2. The corrugated plate filling structure according to claim 1, characterized in that, Both the transverse filling module (2) and the longitudinal filling module (3) are integrally formed structures.
3. The corrugated plate filling structure according to claim 1, characterized in that, The fastening and fixing component (4) is an adhesive tape.
4. The corrugated plate filling structure according to claim 1, characterized in that, The limiting insertion groove (34) includes a first slot (341) disposed on both sides of the first soft layer (31), a second slot (342) disposed on both sides of the second hard layer (32), and a third slot (343) disposed on both sides of the third soft layer (33). The insertion protrusion (12) includes a first protrusion (121) for insertion into the first slot (341), a second protrusion (122) for insertion into the second slot (342), and a third protrusion (123) for insertion into the third slot (343); the first protrusion (121), the second protrusion (122) and the third protrusion (123) are arranged in an array along the depth direction of the longitudinal receiving groove (6).
5. The corrugated plate filling structure according to claim 1, characterized in that, The fastening and fixing assembly (4) also includes fixing protrusions (41) connected to the side wall of the corrugated plate body (1) and arranged in an array, and fiberglass mesh cloth (42) attached to the side wall of the corrugated plate body (1) and sleeved around the fixing protrusions (41).
6. The corrugated plate filling structure according to claim 5, characterized in that, The fixed protrusion (41) is provided with an annular snap-fit groove (411) on its periphery, and the mesh of the fiberglass mesh cloth (42) is inserted into the annular snap-fit groove (411).

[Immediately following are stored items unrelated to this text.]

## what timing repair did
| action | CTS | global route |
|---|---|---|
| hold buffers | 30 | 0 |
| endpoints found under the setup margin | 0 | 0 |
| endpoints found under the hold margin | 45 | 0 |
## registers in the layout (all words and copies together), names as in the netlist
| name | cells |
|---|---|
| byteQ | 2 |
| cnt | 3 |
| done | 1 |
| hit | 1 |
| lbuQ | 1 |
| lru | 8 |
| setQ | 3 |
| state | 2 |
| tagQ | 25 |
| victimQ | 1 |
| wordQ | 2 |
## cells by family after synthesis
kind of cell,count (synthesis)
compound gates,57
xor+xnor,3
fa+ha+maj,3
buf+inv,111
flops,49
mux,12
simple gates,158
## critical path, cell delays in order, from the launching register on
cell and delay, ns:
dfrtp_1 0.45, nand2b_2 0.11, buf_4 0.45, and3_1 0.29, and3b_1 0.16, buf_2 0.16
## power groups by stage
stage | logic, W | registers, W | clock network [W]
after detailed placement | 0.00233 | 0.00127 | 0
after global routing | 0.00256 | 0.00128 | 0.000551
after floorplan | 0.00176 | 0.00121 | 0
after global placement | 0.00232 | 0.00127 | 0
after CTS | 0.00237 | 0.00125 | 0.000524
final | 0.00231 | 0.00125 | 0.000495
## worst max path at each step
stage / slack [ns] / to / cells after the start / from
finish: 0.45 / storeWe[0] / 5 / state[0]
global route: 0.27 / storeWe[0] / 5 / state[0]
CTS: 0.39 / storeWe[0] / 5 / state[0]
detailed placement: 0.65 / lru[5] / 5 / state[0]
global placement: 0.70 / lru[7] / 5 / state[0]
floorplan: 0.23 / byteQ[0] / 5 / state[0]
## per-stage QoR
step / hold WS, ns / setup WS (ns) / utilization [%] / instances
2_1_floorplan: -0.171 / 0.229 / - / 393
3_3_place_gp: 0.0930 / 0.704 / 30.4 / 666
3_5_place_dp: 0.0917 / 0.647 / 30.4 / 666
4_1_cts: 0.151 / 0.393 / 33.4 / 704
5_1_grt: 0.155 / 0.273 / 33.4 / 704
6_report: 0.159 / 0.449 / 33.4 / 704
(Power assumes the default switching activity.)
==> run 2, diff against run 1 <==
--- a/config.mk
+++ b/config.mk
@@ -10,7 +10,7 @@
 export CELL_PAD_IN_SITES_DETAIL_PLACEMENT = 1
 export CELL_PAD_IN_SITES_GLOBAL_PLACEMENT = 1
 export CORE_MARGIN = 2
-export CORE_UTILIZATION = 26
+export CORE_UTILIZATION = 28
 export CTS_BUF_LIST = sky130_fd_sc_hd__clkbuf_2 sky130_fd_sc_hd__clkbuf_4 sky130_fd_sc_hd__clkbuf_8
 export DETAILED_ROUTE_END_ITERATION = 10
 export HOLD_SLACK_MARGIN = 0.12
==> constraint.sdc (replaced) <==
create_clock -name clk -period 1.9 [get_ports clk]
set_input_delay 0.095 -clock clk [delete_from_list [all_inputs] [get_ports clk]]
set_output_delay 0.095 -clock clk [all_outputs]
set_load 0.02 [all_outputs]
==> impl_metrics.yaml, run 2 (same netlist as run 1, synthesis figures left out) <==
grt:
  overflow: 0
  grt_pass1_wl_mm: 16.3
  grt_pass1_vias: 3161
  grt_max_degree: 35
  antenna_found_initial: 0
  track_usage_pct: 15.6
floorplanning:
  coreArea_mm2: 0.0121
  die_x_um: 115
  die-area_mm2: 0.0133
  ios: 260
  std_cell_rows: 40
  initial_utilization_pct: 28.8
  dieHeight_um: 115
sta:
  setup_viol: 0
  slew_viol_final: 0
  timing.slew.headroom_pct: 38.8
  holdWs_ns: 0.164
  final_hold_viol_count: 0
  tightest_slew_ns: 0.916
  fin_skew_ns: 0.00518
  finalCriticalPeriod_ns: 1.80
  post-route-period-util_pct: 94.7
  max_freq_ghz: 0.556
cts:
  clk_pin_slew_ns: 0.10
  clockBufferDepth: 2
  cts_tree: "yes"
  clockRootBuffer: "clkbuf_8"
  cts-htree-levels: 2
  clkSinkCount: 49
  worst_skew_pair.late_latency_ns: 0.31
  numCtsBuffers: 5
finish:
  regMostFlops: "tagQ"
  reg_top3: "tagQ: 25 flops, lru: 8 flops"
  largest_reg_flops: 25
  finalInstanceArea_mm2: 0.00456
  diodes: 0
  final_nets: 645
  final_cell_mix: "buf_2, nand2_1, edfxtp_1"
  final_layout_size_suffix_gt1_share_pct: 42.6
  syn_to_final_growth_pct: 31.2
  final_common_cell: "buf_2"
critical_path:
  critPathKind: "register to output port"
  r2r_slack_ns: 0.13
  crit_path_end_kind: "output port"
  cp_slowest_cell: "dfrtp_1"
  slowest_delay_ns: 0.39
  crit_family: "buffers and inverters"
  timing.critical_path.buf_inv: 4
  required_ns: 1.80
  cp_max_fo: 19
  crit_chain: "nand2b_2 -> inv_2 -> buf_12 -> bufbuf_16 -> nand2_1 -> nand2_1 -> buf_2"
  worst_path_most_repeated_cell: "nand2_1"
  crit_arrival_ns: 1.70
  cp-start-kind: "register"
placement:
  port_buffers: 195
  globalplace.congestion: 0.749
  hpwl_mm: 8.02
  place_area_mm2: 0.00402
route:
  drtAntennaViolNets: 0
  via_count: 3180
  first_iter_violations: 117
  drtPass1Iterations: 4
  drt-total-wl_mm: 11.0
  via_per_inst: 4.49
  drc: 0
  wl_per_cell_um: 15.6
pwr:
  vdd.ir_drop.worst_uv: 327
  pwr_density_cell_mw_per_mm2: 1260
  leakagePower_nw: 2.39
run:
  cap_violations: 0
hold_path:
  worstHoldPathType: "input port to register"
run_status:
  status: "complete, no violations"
$ cat config.mk
export PLATFORM = sky130hd
export DESIGN_NAME = arcade_io_top
export DESIGN_NICKNAME = d
export VERILOG_FILES = /design/src/logic/arcade_pkg.sv /design/src/logic/buttons_if.sv /design/src/logic/clock_enables.sv /design/src/logic/ps2_key_decoder.sv /design/src/logic/control_mapper.sv /design/src/logic/video_output.sv /design/src/logic/sigma_delta_dac.sv /design/src/logic/arcade_io_top.sv
export VERILOG_INCLUDE_DIRS = /design/src /design/src/include
export SDC_FILE = /design/constraint.sdc
export NUM_CORES = 1
export LEC_CHECK = 0
export BUFFER_PORTS_ARGS = -buffer_cell sky130_fd_sc_hd__buf_4
export CORE_MARGIN = 2
export CORE_UTILIZATION = 56
export CTS_BUF_LIST = sky130_fd_sc_hd__clkbuf_4 sky130_fd_sc_hd__clkbuf_8
export CTS_CLUSTER_DIAMETER = 60
export DETAILED_ROUTE_END_ITERATION = 16
export GPL_TIMING_DRIVEN = 0
export MAX_ROUTING_LAYER = met4
export PLACE_DENSITY = 0.87
export SETUP_SLACK_MARGIN = 0.3
export SYNTH_ARGS = -nofsm -noshare
export SYNTH_HDL_FRONTEND = slang
export SYNTH_SLANG_ARGS = --single-unit
$ cat constraint.sdc
create_clock -name clk_sys -period 3.02 [get_ports clk_sys]
set_input_delay 0.604 -clock clk_sys [delete_from_list [all_inputs] [get_ports clk_sys]]
set_output_delay 0.604 -clock clk_sys [all_outputs]
set_load 0.02 [all_outputs]
$ cat src/include/arcade_io_cfg.svh
// Arcade wrapper configuration
`ifndef ARCADE_IO_CFG_SVH
`define ARCADE_IO_CFG_SVH

// ============================================================
// Audio
// ============================================================
`define CFG_DAC_WIDTH 10

// ============================================================
// Video
// ============================================================
`define CFG_COLOR_DEPTH 4   // Core colour bits per channel
`define CFG_VGA_DEPTH 6     // VGA colour bits per channel

// Slow enable divider, about 1.79 MHz from 25 MHz
`define CFG_SLOW_DIV 14

`endif

$ cat src/logic/arcade_pkg.sv
// Arcade wrapper types
`default_nettype none

package arcade_pkg;

	// ============================================================
	// PS/2 decoding
	// ============================================================
	typedef enum logic [1:0] {
		IDLE,       // Waiting for a sequence
		EXT,        // After E0
		BREAK,      // After F0
		EXT_BREAK   // After E0 F0
	} ps2_state_e;

	localparam logic [7:0] PREFIX_EXT = 8'hE0;
	localparam logic [7:0] PREFIX_BREAK = 8'hF0;

	// Scan codes used by the game
	typedef enum logic [7:0] {
		KEY_START1 = 8'h05,  // F1
		KEY_START2 = 8'h06,  // F2
		KEY_FIRE2 = 8'h11,   // Alt
		KEY_FIRE1 = 8'h29,   // Space
		KEY_LEFT = 8'h6B,
		KEY_DOWN = 8'h72,
		KEY_RIGHT = 8'h74,
		KEY_UP = 8'h75,
		KEY_COIN = 8'h76     // Esc
	} key_code_e;

	// Scanline dimming on odd lines
	typedef enum logic [1:0] {
		OFF,
		DIM25,
		DIM50,
		DIM75
	} scanline_e;

endpackage

`default_nettype wire

$ cat src/logic/buttons_if.sv
// Keyboard button bundle
`default_nettype none

interface buttons_if;
	logic up;
	logic down;
	logic left;
	logic right;
	logic fire1;
	logic fire2;
	logic coin;
	logic start1;
	logic start2;

	// Decoder side
	modport src (output up, down, left, right, fire1, fire2, coin, start1, start2);

	// Mapper side
	modport dst (input up, down, left, right, fire1, fire2, coin, start1, start2);
endinterface

`default_nettype wire

$ cat src/logic/clock_enables.sv
// Core clock enable generator
`default_nettype none

`include "arcade_io_cfg.svh"

module clock_enables (
	input  wire  clk_sys,
	input  wire  rst,
	output logic ce_12,
	output logic ce_6p,
	output logic ce_6n,
	output logic ce_slow
);

	localparam int SLOW_W = $clog2(`CFG_SLOW_DIV);

	logic [1:0] phase;        // Fast enable phase
	logic [SLOW_W-1:0] slow_cnt;

	// ============================================================
	// Fast enables, 12 MHz and two 6 MHz phases
	// ============================================================
	always_ff @(posedge clk_sys) begin
		if (rst) begin
			phase <= 2'd0;
			ce_12 <= 1'b0;
			ce_6p <= 1'b0;
			ce_6n <= 1'b0;
		end else begin
			phase <= phase + 2'd1;
			ce_12 <= ~phase[0];
			ce_6p <= (phase == 2'd0);
			ce_6n <= (phase == 2'd2);  // Half a 6 MHz period later
		end
	end

	// Slow enable, one pulse per divider period
	always_ff @(posedge clk_sys) begin
		if (rst) begin
			slow_cnt <= '0;
			ce_slow <= 1'b0;
		end else begin
			ce_slow <= (slow_cnt == '0);
			if (slow_cnt == '0)
				slow_cnt <= SLOW_W'(`CFG_SLOW_DIV - 1);
			else
				slow_cnt <= slow_cnt - 1'b1;
		end
	end

endmodule

`default_nettype wire

$ cat src/logic/ps2_key_decoder.sv
// PS/2 scan code decoder
`default_nettype none

module ps2_key_decoder (
	input  wire        clk_sys,
	input  wire        rst,
	input  wire  [7:0] key_data,
	input  wire        key_valid,
	buttons_if.src     btn
);

	arcade_pkg::ps2_state_e state;
	logic brk;    // F0 seen in this sequence
	logic ext;    // E0 seen in this sequence
	logic make;

	assign brk = (state == arcade_pkg::BREAK) || (state == arcade_pkg::EXT_BREAK);
	assign ext = (state == arcade_pkg::EXT) || (state == arcade_pkg::EXT_BREAK);
	assign make = ~brk;

	// ============================================================
	// Prefix tracking and button latches
	// ============================================================
	always_ff @(posedge clk_sys) begin
		if (rst) begin
			state <= arcade_pkg::IDLE;
			btn.up <= 1'b0;
			btn.down <= 1'b0;
			btn.left <= 1'b0;
			btn.right <= 1'b0;
			btn.fire1 <= 1'b0;
			btn.fire2 <= 1'b0;
			btn.coin <= 1'b0;
			btn.start1 <= 1'b0;
			btn.start2 <= 1'b0;
		end else if (key_valid) begin
			case (key_data)
				arcade_pkg::PREFIX_EXT: begin
					state <= brk ? arcade_pkg::EXT_BREAK : arcade_pkg::EXT;
				end
				arcade_pkg::PREFIX_BREAK: begin
					state <= ext ? arcade_pkg::EXT_BREAK : arcade_pkg::BREAK;
				end
				default: begin
					// Final byte ends the sequence whatever it is
					state <= arcade_pkg::IDLE;
					// Arrows normally carry E0, but plain codes count too
					case (key_data)
						arcade_pkg::KEY_UP: btn.up <= make;
						arcade_pkg::KEY_DOWN: btn.down <= make;
						arcade_pkg::KEY_LEFT: btn.left <= make;
						arcade_pkg::KEY_RIGHT: btn.right <= make;
						arcade_pkg::KEY_FIRE1: btn.fire1 <= make;
						arcade_pkg::KEY_FIRE2: btn.fire2 <= make;
						arcade_pkg::KEY_COIN: btn.coin <= make;
						arcade_pkg::KEY_START1: btn.start1 <= make;
						arcade_pkg::KEY_START2: btn.start2 <= make;
						default: begin
						end
					endcase
				end
			endcase
		end
	end

endmodule

`default_nettype wire

$ cat src/logic/control_mapper.sv
// Player control mapper
`default_nettype none

module control_mapper (
	input  wire        clk_sys,
	input  wire        rst,
	buttons_if.dst     btn,
	input  wire  [5:0] joy0,
	input  wire  [5:0] joy1,
	input  wire        rotate,
	output logic [6:0] p1_n,
	output logic [6:0] p2_n,
	output logic       coin_n
);

	// Joystick bit positions
	localparam int JOY_RIGHT = 0;
	localparam int JOY_LEFT = 1;
	localparam int JOY_DOWN = 2;
	localparam int JOY_UP = 3;
	localparam int JOY_FIRE1 = 4;
	localparam int JOY_FIRE2 = 5;

	logic up, down, left, right;
	logic fire1, fire2;
	logic m_up, m_down, m_left, m_right;  // After rotation

	// ============================================================
	// Merge keyboard and both sticks
	// ============================================================
	always_comb begin
		up = btn.up | joy0[JOY_UP] | joy1[JOY_UP];
		down = btn.down | joy0[JOY_DOWN] | joy1[JOY_DOWN];
		left = btn.left | joy0[JOY_LEFT] | joy1[JOY_LEFT];
		right = btn.right | joy0[JOY_RIGHT] | joy1[JOY_RIGHT];
		fire1 = btn.fire1 | joy0[JOY_FIRE1] | joy1[JOY_FIRE1];
		fire2 = btn.fire2 | joy0[JOY_FIRE2] | joy1[JOY_FIRE2];

		if (rotate) begin
			// Quarter turn for a vertical cabinet
			m_up = left;
			m_down = right;
			m_left = down;
			m_right = up;
		end else begin
			m_up = up;
			m_down = down;
			m_left = left;
			m_right = right;
		end
	end

	// Active low vectors, start in the top bit
	always_ff @(posedge clk_sys) begin
		if (rst) begin
			p1_n <= '1;
			p2_n <= '1;
			coin_n <= 1'b1;
		end else begin
			p1_n <= ~{btn.start1, fire2, fire1, m_left, m_right, m_up, m_down};
			p2_n <= ~{btn.start2, fire2, fire1, m_left, m_right, m_up, m_down};
			coin_n <= ~btn.coin;
		end
	end

endmodule

`default_nettype wire

$ cat src/logic/video_output.sv
// VGA output stage
`default_nettype none

`include "arcade_io_cfg.svh"

module video_output (
	input  wire                          clk_sys,
	input  wire                          rst,
	input  wire  [`CFG_COLOR_DEPTH-1:0]  r,
	input  wire  [`CFG_COLOR_DEPTH-1:0]  g,
	input  wire  [`CFG_COLOR_DEPTH-1:0]  b,
	input  wire                          hsync,
	input  wire                          vsync,
	input  wire                          hblank,
	input  wire                          vblank,
	input  arcade_pkg::scanline_e        scanlines,
	output logic [`CFG_VGA_DEPTH-1:0]    vga_r,
	output logic [`CFG_VGA_DEPTH-1:0]    vga_g,
	output logic [`CFG_VGA_DEPTH-1:0]    vga_b,
	output logic                         vga_hs,
	output logic                         vga_vs
);

	localparam int CD = `CFG_COLOR_DEPTH;
	localparam int VD = `CFG_VGA_DEPTH;

	logic hs_prev;
	logic line_odd;   // Low bit of the line count
	logic blank;

	assign blank = hblank | vblank;

	// Dim one channel and widen it to the VGA depth
	function automatic logic [VD-1:0] shade(input logic [CD-1:0] c, input logic dim,
		input arcade_pkg::scanline_e mode);
		logic [CD-1:0] d;
		d = c;
		if (dim) begin
			case (mode)
				arcade_pkg::DIM25: d = c - (c >> 2);
				arcade_pkg::DIM50: d = c >> 1;
				arcade_pkg::DIM75: d = c >> 2;
				default: d = c;
			endcase
		end
		return {d, d[CD-1 -: VD-CD]};  // Top bits repeated below
	endfunction

	// ============================================================
	// Line parity, counted on hsync rising edges
	// ============================================================
	always_ff @(posedge clk_sys) begin
		if (rst) begin
			hs_prev <= 1'b0;
			line_odd <= 1'b0;
		end else begin
			hs_prev <= hsync;
			if (vsync)
				line_odd <= 1'b0;
			else if (hsync && !hs_prev)
				line_odd <= ~line_odd;
		end
	end

	// Output register
	always_ff @(posedge clk_sys) begin
		if (rst) begin
			vga_r <= '0;
			vga_g <= '0;
			vga_b <= '0;
			vga_hs <= 1'b1;
			vga_vs <= 1'b1;
		end else begin
			vga_r <= blank ? '0 : shade(r, line_odd, scanlines);
			vga_g <= blank ? '0 : shade(g, line_odd, scanlines);
			vga_b <= blank ? '0 : shade(b, line_odd, scanlines);
			vga_hs <= ~hsync;   // Core syncs are active high
			vga_vs <= ~vsync;
		end
	end

endmodule

`default_nettype wire

$ cat src/logic/sigma_delta_dac.sv
// First order sigma-delta DAC
`default_nettype none

`include "arcade_io_cfg.svh"

module sigma_delta_dac (
	input  wire                         clk_sys,
	input  wire                         rst,
	input  wire  [`CFG_DAC_WIDTH-1:0]   sample,
	output logic                        dac_out
);

	localparam int W = `CFG_DAC_WIDTH;

	logic [W:0] acc;   // Residue plus carry

	// ============================================================
	// Accumulate and emit the carry
	// ============================================================
	// The residue starts just below full scale, so every aligned
	// window of 2^W cycles after reset carries exactly sample times
	always_ff @(posedge clk_sys) begin
		if (rst)
			acc <= {1'b0, {W{1'b1}}};
		else
			acc <= {1'b0, acc[W-1:0]} + {1'b0, sample};
	end

	assign dac_out = acc[W];   // Low in reset

endmodule

`default_nettype wire

$ cat src/logic/arcade_io_top.sv
// Arcade board wrapper
`default_nettype none

`include "arcade_io_cfg.svh"

module arcade_io_top (
	input  wire                          clk_sys,
	input  wire                          rst,
	// Keyboard and sticks
	input  wire  [7:0]                   key_data,
	input  wire                          key_valid,
	input  wire  [5:0]                   joy0,
	input  wire  [5:0]                   joy1,
	input  wire                          rotate,
	// Core video
	input  wire  [`CFG_COLOR_DEPTH-1:0]  r,
	input  wire  [`CFG_COLOR_DEPTH-1:0]  g,
	input  wire  [`CFG_COLOR_DEPTH-1:0]  b,
	input  wire                          hsync,
	input  wire                          vsync,
	input  wire                          hblank,
	input  wire                          vblank,
	input  arcade_pkg::scanline_e        scanlines,
	input  wire  [`CFG_DAC_WIDTH-1:0]    audio_sample,
	// Core enables
	output logic                         ce_12,
	output logic                         ce_6p,
	output logic                         ce_6n,
	output logic                         ce_slow,
	// Player inputs, active low
	output logic [6:0]                   p1_n,
	output logic [6:0]                   p2_n,
	output logic                         coin_n,
	// Board outputs
	output logic [`CFG_VGA_DEPTH-1:0]    vga_r,
	output logic [`CFG_VGA_DEPTH-1:0]    vga_g,
	output logic [`CFG_VGA_DEPTH-1:0]    vga_b,
	output logic                         vga_hs,
	output logic                         vga_vs,
	output logic                         audio_l,
	output logic                         audio_r
);

	buttons_if keys ();

	// ============================================================
	// Clocking and controls
	// ============================================================
	clock_enables u_clock_enables (
		.clk_sys (clk_sys),
		.rst     (rst),
		.ce_12   (ce_12),
		.ce_6p   (ce_6p),
		.ce_6n   (ce_6n),
		.ce_slow (ce_slow)
	);

	ps2_key_decoder u_ps2_key_decoder (
		.clk_sys   (clk_sys),
		.rst       (rst),
		.key_data  (key_data),
		.key_valid (key_valid),
		.btn       (keys)
	);

	control_mapper u_control_mapper (
		.clk_sys (clk_sys),
		.rst     (rst),
		.btn     (keys),
		.joy0    (joy0),
		.joy1    (joy1),
		.rotate  (rotate),
		.p1_n    (p1_n),
		.p2_n    (p2_n),
		.coin_n  (coin_n)
	);

	// ============================================================
	// Video and audio out
	// ============================================================
	video_output u_video_output (
		.clk_sys   (clk_sys),
		.rst       (rst),
		.r         (r),
		.g         (g),
		.b         (b),
		.hsync     (hsync),
		.vsync     (vsync),
		.hblank    (hblank),
		.vblank    (vblank),
		.scanlines (scanlines),
		.vga_r     (vga_r),
		.vga_g     (vga_g),
		.vga_b     (vga_b),
		.vga_hs    (vga_hs),
		.vga_vs    (vga_vs)
	);

	sigma_delta_dac u_sigma_delta_dac (
		.clk_sys (clk_sys),
		.rst     (rst),
		.sample  (audio_sample),
		.dac_out (audio_l)
	);

	assign audio_r = audio_l;   // Mono core

endmodule

`default_nettype wire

7. A method for installing a corrugated plate filling structure, using a corrugated plate filling structure as described in any one of claims 1 to 6, characterized in that, It also includes the following steps: S1. The longitudinal filling module (3) is embedded in the module avoidance groove (7) of the transverse filling module (2) to form a filling component prefabricated part; S2. Align the pre-fabricated filling component with the transverse receiving groove (5) and the longitudinal receiving groove (6) of the corrugated plate body (1), and press it into the back space of the corrugated plate body (1) as a whole. S3. The corrugated plate body (1), the transverse filling module (2) and the longitudinal filling module (3) are fixedly connected by the fastening and fixing component (4).